Sniper said:O well id thats ture do we have any kind of plasma guns? so is that why the gun is like super weak compared to the light saber?
Ragnarok said:(okay, contributing to the trainwreck ;D - you can bounce light off of plasma. That's how those guys running the petawatt research laser focus the pulses, because there are no optics that will withstand the pulse. The pulse hits the surface of a polished concave glass "optic". The energy is so high that the surface layer immediately becomes a plasma, and does not have time to expand during the ultrashort period of the pulse. The remainder of the pulse reflects off that dense plasma layer and onto the target. )
Ragnarok said:That's not a threadjack, that's a threadwreck! ;D
There are several reasons lasers aren't readily available in colors such as orange (it's not that you can't get one, you can, but it will be expensive).
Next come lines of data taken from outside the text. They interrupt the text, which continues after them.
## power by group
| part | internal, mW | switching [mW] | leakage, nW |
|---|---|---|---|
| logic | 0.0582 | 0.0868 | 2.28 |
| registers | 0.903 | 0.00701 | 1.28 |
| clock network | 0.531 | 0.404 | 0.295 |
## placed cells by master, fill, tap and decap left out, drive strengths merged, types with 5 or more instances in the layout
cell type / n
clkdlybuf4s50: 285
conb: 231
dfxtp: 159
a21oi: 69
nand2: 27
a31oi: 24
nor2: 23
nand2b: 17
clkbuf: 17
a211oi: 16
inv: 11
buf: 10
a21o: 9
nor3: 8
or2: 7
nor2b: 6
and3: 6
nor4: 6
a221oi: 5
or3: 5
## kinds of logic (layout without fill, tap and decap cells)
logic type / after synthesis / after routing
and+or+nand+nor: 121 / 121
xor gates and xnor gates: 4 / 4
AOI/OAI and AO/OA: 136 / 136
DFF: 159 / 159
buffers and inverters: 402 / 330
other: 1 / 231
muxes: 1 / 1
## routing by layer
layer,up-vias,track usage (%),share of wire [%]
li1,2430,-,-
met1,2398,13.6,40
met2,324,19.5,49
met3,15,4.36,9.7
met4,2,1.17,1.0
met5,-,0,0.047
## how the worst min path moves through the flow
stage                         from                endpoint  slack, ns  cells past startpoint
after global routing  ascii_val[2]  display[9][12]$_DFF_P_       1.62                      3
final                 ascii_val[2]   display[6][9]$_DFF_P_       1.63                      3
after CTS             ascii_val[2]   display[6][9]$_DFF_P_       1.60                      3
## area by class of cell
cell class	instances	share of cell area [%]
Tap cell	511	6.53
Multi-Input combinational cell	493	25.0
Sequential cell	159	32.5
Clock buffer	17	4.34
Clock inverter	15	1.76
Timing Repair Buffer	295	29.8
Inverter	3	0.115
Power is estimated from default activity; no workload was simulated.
==> design/flow/design.v <==
module boothmulti #(
    parameter INPUT_WIDTH = 6 ,
    parameter INTERNAL_WIDTH = 14,
    parameter OUTPUT_WIDTH = 12
  )(
    input clk, rst, enP,
    input [(INPUT_WIDTH-1):0] multiplicand, multiplier,
    output wire [(OUTPUT_WIDTH-1):0] product
  ); 
  reg signed [INPUT_WIDTH:0] reg_A, reg_S ; 
  reg signed [(INTERNAL_WIDTH-1):0] reg_P;
  wire signed [(INPUT_WIDTH-1):0] complement2_A;
  wire signed [INPUT_WIDTH:0] sum, s_double, a_double, mux_input;
  wire signed [(INTERNAL_WIDTH-1):0]  mux_op ;
  wire en_Op;
  assign complement2_A = ~(multiplicand) + 6'd1;
  assign s_double = reg_S <<< 1'b1;  
  assign a_double = reg_A <<< 1'd1;  
  assign mux_input = (reg_P[2]) ? ((reg_P[1] ^ reg_P[0]) ? reg_S : s_double) 
                                  : ((reg_P[1] ^ reg_P[0]) ? reg_A : a_double);
  assign sum = mux_input + reg_P[(INTERNAL_WIDTH-1):7];
  assign en_Op = (reg_P[2] & ~reg_P[1]) | (~reg_P[2] & reg_P[0]) | (reg_P[1] & ~reg_P[0]);
  assign mux_op = (en_Op) ? {sum,reg_P[6:0]} : reg_P;
  always @(posedge clk) begin
    if (rst) begin
      reg_A <= {multiplicand[5], multiplicand};  
      reg_S <= {complement2_A[5], complement2_A};
    end
  end
  always @(posedge clk) begin
    if (rst)
        reg_P <= {7'd0,multiplier,1'b0};      
    else if (enP)
      reg_P <= mux_op >>> 2'b10;  
  end
  assign product = reg_P[OUTPUT_WIDTH:1];
endmodule
### design/flow/run.sh
#!/bin/bash
# OpenROAD 26Q1-2900-gdf79404cd8, Yosys 0.63+post, stock flow scripts
make -C /OpenROAD-flow-scripts/flow DESIGN_CONFIG=/design/flow/config.mk WORK_HOME=/design/flow/orfs finish
### design/flow/constraint.sdc
current_design collision_detector

set clk_period 2.4
set clk_io_pct 0.2

create_clock -name clk0 -period $clk_period

set non_clock_inputs [all_inputs -no_clocks]
set_input_delay [expr $clk_period * $clk_io_pct] -clock clk0 $non_clock_inputs
set_output_delay [expr $clk_period * $clk_io_pct] -clock clk0 [all_outputs]
### design/flow/config.mk
export PLATFORM = sky130hd
export DESIGN_NAME = collision_detector
export DESIGN_NICKNAME = collision_detector
export VERILOG_FILES = /design/flow/design.v
export SDC_FILE = /design/flow/constraint.sdc
export NUM_CORES = 4
export LEC_CHECK = 1
export CORE_AREA = 10 10 80 80
export DIE_AREA = 0 0 90 90
<file path="./run.sh">
#!/bin/bash
# OpenROAD 26Q1-2900-gdf79404cd8, Yosys 0.63+post, stock flow scripts
make -C /OpenROAD-flow-scripts/flow DESIGN_CONFIG=/design/flow/config.mk WORK_HOME=/design/flow/orfs finish
</file>
<file path="./constraint.sdc">
current_design seg7

set clk_period 1.2
set clk_io_pct 0.2

create_clock -name clk0 -period $clk_period

set non_clock_inputs [all_inputs -no_clocks]
set_input_delay [expr $clk_period * $clk_io_pct] -clock clk0 $non_clock_inputs
set_output_delay [expr $clk_period * $clk_io_pct] -clock clk0 [all_outputs]
</file>
<file path="./design.v">
module seg7 (bcd, leds);
  input logic [3:0] bcd;
  output logic [6:0] leds;
  always_comb begin
    case (bcd)
      4'b0000: leds = ~7'b0111111;  
      4'b0001: leds = ~7'b0000110;  
      4'b0010: leds = ~7'b1011011;  
      4'b0011: leds = ~7'b1001111;  
      4'b0100: leds = ~7'b1100110;  
      4'b0101: leds = ~7'b1101101;  
      4'b0110: leds = ~7'b1111101;  
      4'b0111: leds = ~7'b0000111;  
      4'b1000: leds = ~7'b1111111;  
      4'b1001: leds = ~7'b1101111;  
      default: leds = 7'bX;
    endcase
  end
endmodule
</file>
<file path="./config.mk">
export PLATFORM = sky130hd
export DESIGN_NAME = seg7
export DESIGN_NICKNAME = seg7
export VERILOG_FILES = /design/flow/design.v
export SDC_FILE = /design/flow/constraint.sdc
export NUM_CORES = 4
export LEC_CHECK = 1
export CORE_AREA = 10 10 70 70
export DIE_AREA = 0 0 80 80
</file>
==> flow_metrics.tcl <==
# collected from the flow reports
set metrics [dict create \
    synth_cells 21 \
    use_met3_pct 0.341 \
    insertedDiodeCount 0 \
    antenna_found_initial 0 \
    dpl.cell_count 83 \
    hold_class "in -> out" \
    end_kind "output port" \
    setup_ws_ns 0.00749 \
    dpl.hpwl_um 506 \
    grt_first_pass_wirelength_um 1010 \
    ios 11 \
    grt_pass1_vias 217 \
    drtIter0Drc 2 \
    place_area_um2 360 \
    setup_viol 0 \
    warnings 38 \
    ff_count 0 \
    worst_pin_slew_ns 0.104 \
    finalCritPeriodShare_pct 99.4 \
    grt_remaining_overflow 0 \
    critPathLaunchType "primary input" \
    io_buffers 11 \
    mostFrequentLayoutCell "buf_2" \
    first_pass_iters 2 \
    gr-usage-met2_pct 3.85 \
    final_layout_size_suffix_gt1_share_pct 84.2 \
    grt_use_total_pct 1.94 \
    ys_area_um2 155 \
    ys_seq_share_pct 0 \
    gr-max-usage-layer "met2" \
    clock_buffers 0 \
    synth_area_um2 155 \
    ys_types 10 \
    grtUsageMet1_pct 2.18 \
    routed_via_density 2.44 \
    ir_drop_mv 0.0407 \
    max_cap_violations 0 \
    critPathMaxFanout 3 \
    dieHeight_um 80 \
    areaGrowthSynthToFinish_pct 194 \
    final_area_um2 457 \
    seqCellArea_um2 0 \
    rows 21 \
    crit_type "in -> out" \
    arrival_ns 0.95 \
    hold_violations 0 \
    slew_headroom_pct 92.9 \
    status "finished, final reports clean" \
    rsz0062_at_grt "yes" \
    cp_data_required_time_ns 0.96 \
    ctsHoldBuffers 0 \
    post-place-ws_ns -0.898 \
    grt_start_max_net_pins 9 \
    yosys_warnings 1 \
    fin_hold_ws_ns 0.801 \
    max_freq_mhz 839 \
    wl_um 643 \
    final_cells 84 \
    fin_crit_ns 1.19 \
    ant_nets 0 \
    power_uw 118 \
    wl_per_cell_um 7.65 \
    power_density_nw_per_um2 257 \
    p_leak_nw 0.184 \
    final_cell_mix "6 x buf_2, 4 x ha_4, 4 x buf_4, 3 x a21oi_2" \
    initial_utilization_pct 4.54 \
    dieWidth_um 80 \
    syn-mean-instance-area_um2 7.39 \
    drc 0 \
    slew_violations 0 \
    yosysCellCount 21 \
    num_vias 205 \
    core_um2 3420 \
    globalplace.congestion 0.659 \
    chipArea_um2 6400 \
]
==> cells by family (layout without fill, tap and decap cells) <==
kind of cell	after synthesis	count (layout)	synth area share [%]
mux	1	1	6.45
fa+ha+maj	5	5	40.3
compound gates	4	4	12.9
buf+inv	2	19	4.84
simple gates	9	9	35.5
==> worst max-delay path: stages <==
cell and delay [ns]:
buf_8 0.09, inv_8 0.03, ha_2 0.16, or2_1 0.22, a21oi_2 0.11, buf_2 0.10
==> layer usage <==
metal / up-vias / share of wire (%) / routed length (um)
met1: 95 / 37 / 240
met2: 5 / 55 / 355
met3: 0 / 7.3 / 47
met5: - / 0 / 0
li1: 105 / - / -
met4: 0 / 0 / 0
==> report_power, final <==
part	internal (mW)	total (mW)	switching [mW]
Sequential	0	0	0
Clock	0	0	0
Combinational	0.0689	0.118	0.0486
Total	0.0689	0.118	0.0486
==> metrics by stage <==
stage               TNS, ns  util, %
floorplan                 0        -
global route        -0.0341     13.4
finish                    0     13.4
CTS                 -0.0148     12.1
detailed placement    -5.46     10.5
global placement      -5.50     10.5
==> area by class of cell <==
type / count / area, um2
tap: 46 / 57.6
multi-input combinational: 19 / 241
fill: 396 / 2960
timing repair buffer: 17 / 135
inverter: 2 / 22.5
==> synthesized netlist by cell type, drive strengths merged <==
library cell / instances / area, um2
a21oi: 4 / 20.0
and2: 1 / 6.26
ha: 5 / 62.6
inv: 2 / 7.51
mux2i: 1 / 10.0
nand2: 2 / 7.51
nand2b: 2 / 12.5
nor2b: 1 / 8.76
nor3b: 1 / 7.51
or2: 2 / 12.5
==> path summary, 6_finish.rpt <==
kind / cells past startpoint / start / end
max: 6 / bcd[0] / leds[5]
min: 3 / bcd[3] / leds[2]
==> timing repair <==
action                     4_1_cts  5_1_grt
buffers inserted                 1        0
resized                         59       11
pin swaps                        7        4
setup endpoints to repair        7        7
1. Demand. There has to be a useful purpose for the wavelength in question to create enough demand to enable a manufacturer to bear the costs of R&D and tooling up to build the lasers. Red diode lasers are only cheap because they are used in so many products. Blue and green DPSS lasers are cheap because they are derived from the efficient 1064nm Nd:YAG/glass lasers that find wide use in industry and science/R&D, and also because they can replace other more expensive lasers such as argon ion. For mundane uses such as light shows, orange can be generated by RG mixing, so orange lasers are unnecessary.
2. Physics. For gas lasers you are stuck with the transitions nature gave us. For diode lasers there appear to be more options, but insufficient demand kills that. For the DPSS lasers there are a limited number of crystal combinations available, and the colors that can be made are determined not by the desire of the end user, but by the properties of the crystals. If those colors happen to match what you want, then great. If not, you have to do more tricks, like sum-frequency mixing of the ouputs of multiple crystals, to get the "in-between" colors.
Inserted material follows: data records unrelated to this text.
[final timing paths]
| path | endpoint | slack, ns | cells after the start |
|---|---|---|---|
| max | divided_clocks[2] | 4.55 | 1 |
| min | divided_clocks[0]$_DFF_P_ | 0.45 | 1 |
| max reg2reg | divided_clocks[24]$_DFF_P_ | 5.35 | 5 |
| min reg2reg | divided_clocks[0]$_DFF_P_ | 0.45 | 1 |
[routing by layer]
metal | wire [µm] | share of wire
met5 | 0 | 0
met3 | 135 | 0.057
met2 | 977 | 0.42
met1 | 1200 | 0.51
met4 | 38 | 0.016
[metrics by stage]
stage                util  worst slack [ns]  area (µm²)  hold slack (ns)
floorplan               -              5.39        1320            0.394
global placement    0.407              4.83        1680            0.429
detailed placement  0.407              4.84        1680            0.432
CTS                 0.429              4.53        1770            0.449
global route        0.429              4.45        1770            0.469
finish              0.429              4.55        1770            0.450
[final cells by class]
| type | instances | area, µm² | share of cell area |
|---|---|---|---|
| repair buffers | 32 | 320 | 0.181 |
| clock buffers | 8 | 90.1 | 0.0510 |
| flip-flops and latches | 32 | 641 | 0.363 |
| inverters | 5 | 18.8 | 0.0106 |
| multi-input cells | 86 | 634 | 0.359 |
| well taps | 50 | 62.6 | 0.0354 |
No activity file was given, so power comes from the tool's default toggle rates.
`./run.sh`:
```
#!/bin/bash
# OpenROAD 26Q1-2900-gdf79404cd8, Yosys 0.63+post, stock flow scripts
make -C /OpenROAD-flow-scripts/flow DESIGN_CONFIG=/design/flow/config.mk WORK_HOME=/design/flow/orfs finish
```
`./config.mk`:
```
export PLATFORM = sky130hd
export DESIGN_NAME = Memory
export DESIGN_NICKNAME = Memory
export VERILOG_FILES = /design/flow/design.v
export SDC_FILE = /design/flow/constraint.sdc
export NUM_CORES = 4
export LEC_CHECK = 1
export CORE_UTILIZATION = 50
export SYNTH_HDL_FRONTEND = slang
```
`./constraint.sdc`:
```
current_design Memory

set clk_period 21.8
set clk_io_pct 0.2

create_clock -name clk0 -period $clk_period [get_ports {clk}]

set non_clock_inputs [all_inputs -no_clocks]
set_input_delay [expr $clk_period * $clk_io_pct] -clock clk0 $non_clock_inputs
set_output_delay [expr $clk_period * $clk_io_pct] -clock clk0 [all_outputs]
```
`./design.v`:
```
module Memory(
    input [7:0] address,
    input [7:0] in,
    output [7:0] out,
    input writeEnable,
    input clk
);
    reg [7:0] memory[256];
    assign out = memory[address];
    always_ff @(posedge clk) begin
        if (writeEnable) begin
            memory[address] <= in;
        end
    end
endmodule
```
==> flow_metrics.env <==
# flow metrics
export IMPL_warning_count=26
export IMPL_edf_count=2048
export IMPL_cts_buffers=197
export IMPL_start_kind="input pin"
export IMPL_critPathRequiredTime_ns=17.44
export IMPL_status="finished clean"
export IMPL_final_max_slew_viol_count=0
export IMPL_top_cell="edfxtp_1"
export IMPL_cts_sinks=2048
export IMPL_dp_hpwl_mm=111.9
export IMPL_port_buffers=25
export IMPL_hold_class="in -> reg"
export IMPL_ios=26
export IMPL_drc_errors=0
export IMPL_path_common_cell="buf_4"
export IMPL_p_per_area_nw_per_um2=92.49
export IMPL_postSynthAreaPerCell_um2=22.13
export IMPL_dr_pass1_iters=7
export IMPL_grt_pass1_wl_mm=275.1
export IMPL_chipArea_um2=158300
export IMPL_crit_type="in -> out"
export IMPL_critical_path_slowest_cell="o41ai_1"
export IMPL_synthArstFlopShare_pct=0
export IMPL_p_leak_nw=26.80
export IMPL_simple_gate_area_share_pct=1.736
export IMPL_die_h_um=397.8
export IMPL_num_vias=36950
export IMPL_top_register="memory"
export IMPL_crit_chain="buf_8 > buf_4 > buf_4 > mux4_2 > a22oi_1 > a21oi_1 > o41ai_1 > nand4_1 > clkdlybuf4s50_1"
export IMPL_muxShareOfSynthArea_pct=14.72
export IMPL_top_regs="memory (2048)"
export IMPL_relSlewSlack_pct=15.38
export IMPL_grt_pass1_vias=42100
export IMPL_grt_antenna_before_repair=3
export IMPL_fp_util_pct=50.61
export IMPL_maxCapViolations=0
export IMPL_yosys_top_cells_area="edfxtp_1 (79%), mux4_2 (15%), a22oi_1 (2.5%)"
export IMPL_fin_crit_sh_pct=64.29
export IMPL_irDropWorstVdd_mv=0.08900
export IMPL_top_cells_by_count="edfxtp_1 (2048), mux4_2 (512), a22oi_1 (256)"
export IMPL_coreArea_um2=154800
export IMPL_fmax_mhz=71.35
export IMPL_topCombFamilyByArea="multiplexers"
export IMPL_ys_area_um2=78330
export IMPL_cts_tree="yes"
export IMPL_drt_wirelength_per_cell_um=31.62
export IMPL_rsz0062_at_grt="no"
export IMPL_ys_warn_count=0
export IMPL_holdBufCountCts=0
export IMPL_max_stage_delay_ns=1.15
export IMPL_synth_seq_cells=2048
export IMPL_netlist_area_um2=78330
export IMPL_cp_arrival_ns=9.65
export IMPL_gp_congestion=0.8465
export IMPL_min_from="in[4]"
export IMPL_synth_cell_type_count=21
export IMPL_cts_htree_levels=4
export IMPL_nFillCells=10760
export IMPL_finalSetupTns_ns=0
export IMPL_setup_viol=0
export IMPL_finalPower_mw=8.146
export IMPL_yosysTopAreaCell="edfxtp_1"
export IMPL_routed_via_density=6.244
export IMPL_cts_resized=0
export IMPL_chipWidth_um=397.8
export IMPL_worstPathMaxFanout=53
export IMPL_clk_pin_slew_worst_paths_ns=0.06
export IMPL_synth_cellmix_adderShare_pct=0
export IMPL_synth_top_area_share_pct=78.51
export IMPL_syn_inst=3539
export IMPL_drive_gt1_share_pct=25.53
export IMPL_regArea_um2=61500
export IMPL_drt_iter0_markers=2194
export IMPL_yosys_area_share_xor_xnor_pct=0
export IMPL_hold_viol_final=0
export IMPL_cts_max_path_buffers=3
export IMPL_rows=144
export IMPL_ys_cells=3539
export IMPL_min_period_ns=14.01
export IMPL_ant_nets=0
export IMPL_aoi_share_pct=3.629
export IMPL_grt_max_degree=99
export IMPL_gr_usage_all_layers_pct=27.54
export IMPL_hold_depth=1
export IMPL_holdPathEnd="memory[118][4]$_DFFE_PP_"
export IMPL_largest_reg_flops=2048
export IMPL_clock_tree_root_cell="clkbuf_16"
export IMPL_layout_area_comb_um2=15800
export IMPL_gr_total_overflow=0
export IMPL_synthFlopType="edfxtp_1"
export IMPL_worstSetupEndpointType="primary output"
export IMPL_postSynthSeqShare_pct=78.51
export IMPL_syn2layout_area_growth_pct=12.44
export IMPL_wl_mm=187.1
export IMPL_post_cts_buffers=0
export IMPL_worst_pin_slew_ns=1.253
-- cells by family (layout without fill, tap and decap cells) --
family / count (synthesis) / count (layout)
and+or+nand+nor: 330 / 330
AOI/OAI and AO/OA: 416 / 416
other: 0 / 4
DFF: 2048 / 2048
muxes: 512 / 512
buffers and inverters: 233 / 564
-- metal layers --
| layer | routed length [µm] | up-vias | GRT usage, % |
|---|---|---|---|
| li1 | - | 15410 | - |
| met1 | 59300 | 18720 | 35.05 |
| met2 | 87990 | 2540 | 38.62 |
| met3 | 34460 | 272 | 22.91 |
| met4 | 5138 | 7 | 5.920 |
| met5 | 233 | - | 0.9988 |
-- worst max path at each step --
stage	startpoint	to	cells past startpoint
final	address[0]	out[2]	9
after global routing	address[0]	out[2]	9
after CTS	address[0]	out[2]	9
-- cell usage in the layout (no fill, tap or decap), types with 2 or more instances in the layout --
cell type	netlist	routed
a21oi_1	128	128
nand2b_1	6	6
clkinv_8	0	2
edfxtp_1	2048	2048
nor3_1	30	30
buf_4	16	165
buf_12	0	3
clkbuf_16	0	205
nor2_1	232	231
inv_6	0	5
or2_2	2	2
diode_2	0	4
nand4_1	8	8
o41ai_2	0	6
clkbuf_1	145	38
o41ai_1	32	26
clkbuf_8	0	8
nor2b_1	7	5
inv_16	0	2
bufinv_16	0	27
clkinv_2	0	39
mux4_2	512	512
clkinv_1	0	46
nor2b_4	0	2
clkinvlp_4	0	6
nand3_1	13	13
buf_8	0	2
a22oi_1	256	256
clkdlybuf4s50_1	0	15
and2_1	3	2
nand2_1	28	28
-- stage by stage --
stage	util, %	area [µm²]	setup WS [ns]	std cells	hold slack [ns]
after floorplan	-	78330	11.34	3539	4.459
after CTS	56.90	88070	7.682	5914	4.007
after detailed placement	52.63	81450	7.700	5544	4.874
final	56.91	88080	7.785	5918	4.044
after global routing	56.90	88070	7.583	5914	4.045
after global placement	52.62	81450	7.559	5544	4.856
-- critical path, delay by kind of cell --
kind / cells / cell delay [ns]
buffers and inverters: 4 / 2.28
AND-OR/OR-AND: 3 / 1.63
AND/OR/NAND/NOR: 1 / 0.66
multiplexers: 1 / 0.61
-- power by group --
| part | switching, mW | leakage, nW | internal [mW] |
|---|---|---|---|
| registers | 0.00182 | 18.4 | 4.34 |
| clock network | 1.41 | 3.23 | 2.03 |
| logic | 0.236 | 5.16 | 0.124 |
| total | 1.65 | 26.8 | 6.50 |
-- layout make-up --
| class | instances | share of cell area, % |
|---|---|---|
| clock inverters | 127 | 1.521 |
| multi-input cells | 1258 | 17.94 |
| well taps | 2044 | 2.904 |
| clock buffers | 243 | 5.986 |
| flip-flops and latches | 2048 | 69.83 |
| repair buffers | 193 | 1.804 |
| inverters | 1 | 0.004262 |
| diodes | 4 | 0.01136 |
No activity file was given, so power comes from the tool's default toggle rates.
3 Efficiency. Not all colors can be produced as easily in quantity, because of varying degrees of efficiency in the conversion process.
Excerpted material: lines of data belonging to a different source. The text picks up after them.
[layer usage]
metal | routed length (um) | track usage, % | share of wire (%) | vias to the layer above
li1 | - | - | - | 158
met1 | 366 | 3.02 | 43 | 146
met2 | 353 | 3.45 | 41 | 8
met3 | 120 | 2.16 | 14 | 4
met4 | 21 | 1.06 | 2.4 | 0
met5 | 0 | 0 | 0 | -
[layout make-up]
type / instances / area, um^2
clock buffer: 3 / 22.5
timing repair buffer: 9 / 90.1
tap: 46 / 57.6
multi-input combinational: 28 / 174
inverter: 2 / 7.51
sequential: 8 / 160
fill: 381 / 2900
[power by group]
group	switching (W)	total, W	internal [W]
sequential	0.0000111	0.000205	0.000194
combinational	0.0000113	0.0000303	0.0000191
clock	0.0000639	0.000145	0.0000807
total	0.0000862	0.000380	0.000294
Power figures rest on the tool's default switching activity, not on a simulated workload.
===== /design/flow/run.sh =====
#!/bin/bash
# OpenROAD 26Q1-2900-gdf79404cd8, Yosys 0.63+post, stock flow scripts
make -C /OpenROAD-flow-scripts/flow DESIGN_CONFIG=/design/flow/config.mk WORK_HOME=/design/flow/orfs finish

===== /design/flow/config.mk =====
export PLATFORM = sky130hd
export DESIGN_NAME = Memory
export DESIGN_NICKNAME = Memory
export VERILOG_FILES = /design/flow/design.v
export SDC_FILE = /design/flow/constraint.sdc
export NUM_CORES = 4
export LEC_CHECK = 1
export CORE_UTILIZATION = 30
export SYNTH_MEMORY_MAX_BITS = 65536

===== /design/flow/constraint.sdc =====
current_design Memory

set clk_period 53.3
set clk_io_pct 0.2

create_clock -name clk0 -period $clk_period [get_ports {clock}]

set non_clock_inputs [all_inputs -no_clocks]
set_input_delay [expr $clk_period * $clk_io_pct] -clock clk0 $non_clock_inputs
set_output_delay [expr $clk_period * $clk_io_pct] -clock clk0 [all_outputs]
4.Expense. Even if there is demand, if the desired color is too expensive to produce, or cannot be produced at high power levels, it will not see widespread use and will remain "unaffordium" to most.
(okay, contributing to the trainwreck ;D - you can bounce light off of plasma. That's how those guys running the petawatt research laser focus the pulses, because there are no optics that will withstand the pulse. The pulse hits the surface of a polished concave glass "optic". The energy is so high that the surface layer immediately becomes a plasma, and does not have time to expand during the ultrashort period of the pulse. The remainder of the pulse reflects off that dense plasma layer and onto the target. )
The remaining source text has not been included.